Joint 120th Annual Cordilleran/74th Annual Rocky Mountain Section Meeting - 2024

Paper No. 35-4
Presentation Time: 9:05 AM

OBSERVATIONS OF TECTONIC DEFORMATION IN SOUTH CENTRAL IDAHO


REEDY, Tabor, United States Bureau of Reclamation, Technical Services Center, Denver, CO 80439

South-central Idaho is the intersection of the Centennial Tectonic Belt, Idaho Batholith, and Snake River Plane physiographic provinces. The Centennial Tectonic Belt (CTB) is defined by long basin and range-style normal faults, many of which have either been the site of historic earthquakes or show ample evidence for Quaternary fault activity.

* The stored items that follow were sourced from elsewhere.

File: src/hdl/cbo_top.sv
/*
 * Clock and buzzer output generator.
 * Holds the select register and the redirect bit, divides the main clock
 * and drives one of two pins with a glitch-free gated square wave.
 * Assumes a bus master on the same clock that never issues read and
 * write together, and port pads configured by software elsewhere.
 */
`timescale 1ns/1ps

module cbo_top
    import cbo_pkg::*;
(
    input  wire logic              i_ref_clk,
    input  wire logic              i_rst,
    input  wire logic [ADDR_W-1:0] i_addr,
    input  wire logic [DATA_W-1:0] i_wdata,
    input  wire logic [DATA_W-1:0] i_wmask,
    input  wire logic              i_wr,
    input  wire logic              i_rd,
    output logic      [DATA_W-1:0] o_rdata,
    output logic                   o_pin_main,
    output logic                   o_pin_alt,
    output logic                   o_running
);
    import cbo_pkg::*;

    logic             oe_q;
    logic [SEL_W-1:0] sel_q;
    logic             redir_q;
    logic [7:0]       rdata_q;
    logic             run_q;
    logic             wave_q;
    logic             pin_main_q;
    logic             pin_alt_q;
    logic [DIV_W-1:0] count;

    function automatic logic [7:0] merge(input logic [7:0] old_v,
                                         input logic [7:0] new_v,
                                         input logic [7:0] mask);
        merge = (old_v & ~mask) | (new_v & mask);
    endfunction : merge

    wire         hit_cksel = (i_addr == ADDR_CKSEL);
    wire         hit_redir = (i_addr == ADDR_REDIR);
    wire [7:0]   cksel_now = {oe_q, 4'h0, sel_q};
    wire [7:0]   cksel_new = merge(cksel_now, i_wdata, i_wmask);
    wire [7:0]   redir_new = merge({7'h00, redir_q}, i_wdata, i_wmask);
    wire [7:0]   rd_mux    = hit_cksel ? cksel_now :
                             hit_redir ? {7'h00, redir_q} : 8'h00;
    wire [3:0]   shift     = SHIFT_TAB[sel_q];
    // Divided wave phase: bit (shift-1) of the prescaler, or a toggle for /1
    wire         div_bit   = (shift == 4'h0) ? 1'b0 : count[shift - 4'h1];
    wire         tick_mask = (shift == 4'h0) ? 1'b1 :
                             ((count & ((DIV_ONE << (shift - 4'h1)) - DIV_ONE))
                              == ((DIV_ONE << (shift - 4'h1)) - DIV_ONE));
    wire         next_wave = (shift == 4'h0) ? ~wave_q : ~div_bit;
    // change at end of low half
    // Only where a high half starts next, so run and wave rise together
    wire         at_low    = ~wave_q & tick_mask & next_wave;

    cbo_prescaler u_pre (
        .i_ref_clk (i_ref_clk),
        .i_rst     (i_rst),
        .o_count   (count)
    );

    always_ff @(posedge i_ref_clk or posedge i_rst) begin
        if (i_rst) begin
            oe_q    <= CKSEL_RST[BIT_OE];
            sel_q   <= CKSEL_RST[SEL_W-1:0];
            redir_q <= REDIR_RST;
        end else if (i_wr && hit_cksel) begin
            oe_q    <= cksel_new[BIT_OE];
            sel_q   <= cksel_new[BIT_SEL_LO +: SEL_W];
        end else if (i_wr && hit_redir) begin
            redir_q <= redir_new[BIT_REDIR];
        end
    end

    always_ff @(posedge i_ref_clk or posedge i_rst) begin
        if (i_rst) begin
            rdata_q <= 8'h00;
        end else begin
            rdata_q <= i_rd ? rd_mux : 8'h00;
        end
    end

    always_ff @(posedge i_ref_clk or posedge i_rst) begin
        if (i_rst) begin
            run_q  <= 1'b0;
            wave_q <= 1'b0;
        end else if (tick_mask) begin
            if (at_low) begin
                run_q <= oe_q;
            end
            wave_q <= (at_low ? oe_q : run_q) & next_wave;
        end
    end

    always_ff @(posedge i_ref_clk or posedge i_rst) begin
        if (i_rst) begin
            pin_main_q <= 1'b0;
            pin_alt_q  <= 1'b0;
        end else begin
            pin_main_q <= wave_q & ~redir_q;
            pin_alt_q  <= wave_q & redir_q;
        end
    end

    assign o_rdata    = rdata_q;
    assign o_pin_main = pin_main_q;
    assign o_pin_alt  = pin_alt_q;
    assign o_running  = run_q;
endmodule : cbo_top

There have been few documented observations of Quaternary fault activity at the western margin of the CTB with the exception of the Sawtooth fault and Boulder Frontal fault. Here, we present observations of steep, relatively continuous topographic scarps expressed along the trace of the Sun Valley fault and enigmatic lineaments along the Deer Park and Montezuma faults. The Sun Valley fault lies on the east side of Wood River Valley and forms the eastern edge of the Wood River graben. Along the approximate trace, surficial deposits are displaced vertically ~1.0 ± 0.5 m. The age of the surficial deposits is not known, but assuming they are related to the last glacial cycle (~10-30 ka), this displacement may represent a range of slip rates from 0.01-0.29 mm/yr, with a mean of 0.06 mm/yr. To the west, the Montezuma and Deer Park faults are expressed by discontinuous, linear changes in slope and texture visible in lidar. These features may or may not indicate recent faulting but suggest the CTB may be deforming farther west than the Sawtooth, Boulder Frontal, and Sun Valley faults. The western margin of the CTB may represent nascent faulting in a similar style to the longer, Holocene-active faults of the CTB, or possibly slow slip rate features that have been active for a similar amount of time. Additional observations through field mapping, geochronology, and geophysics are required to parse between these hypotheses.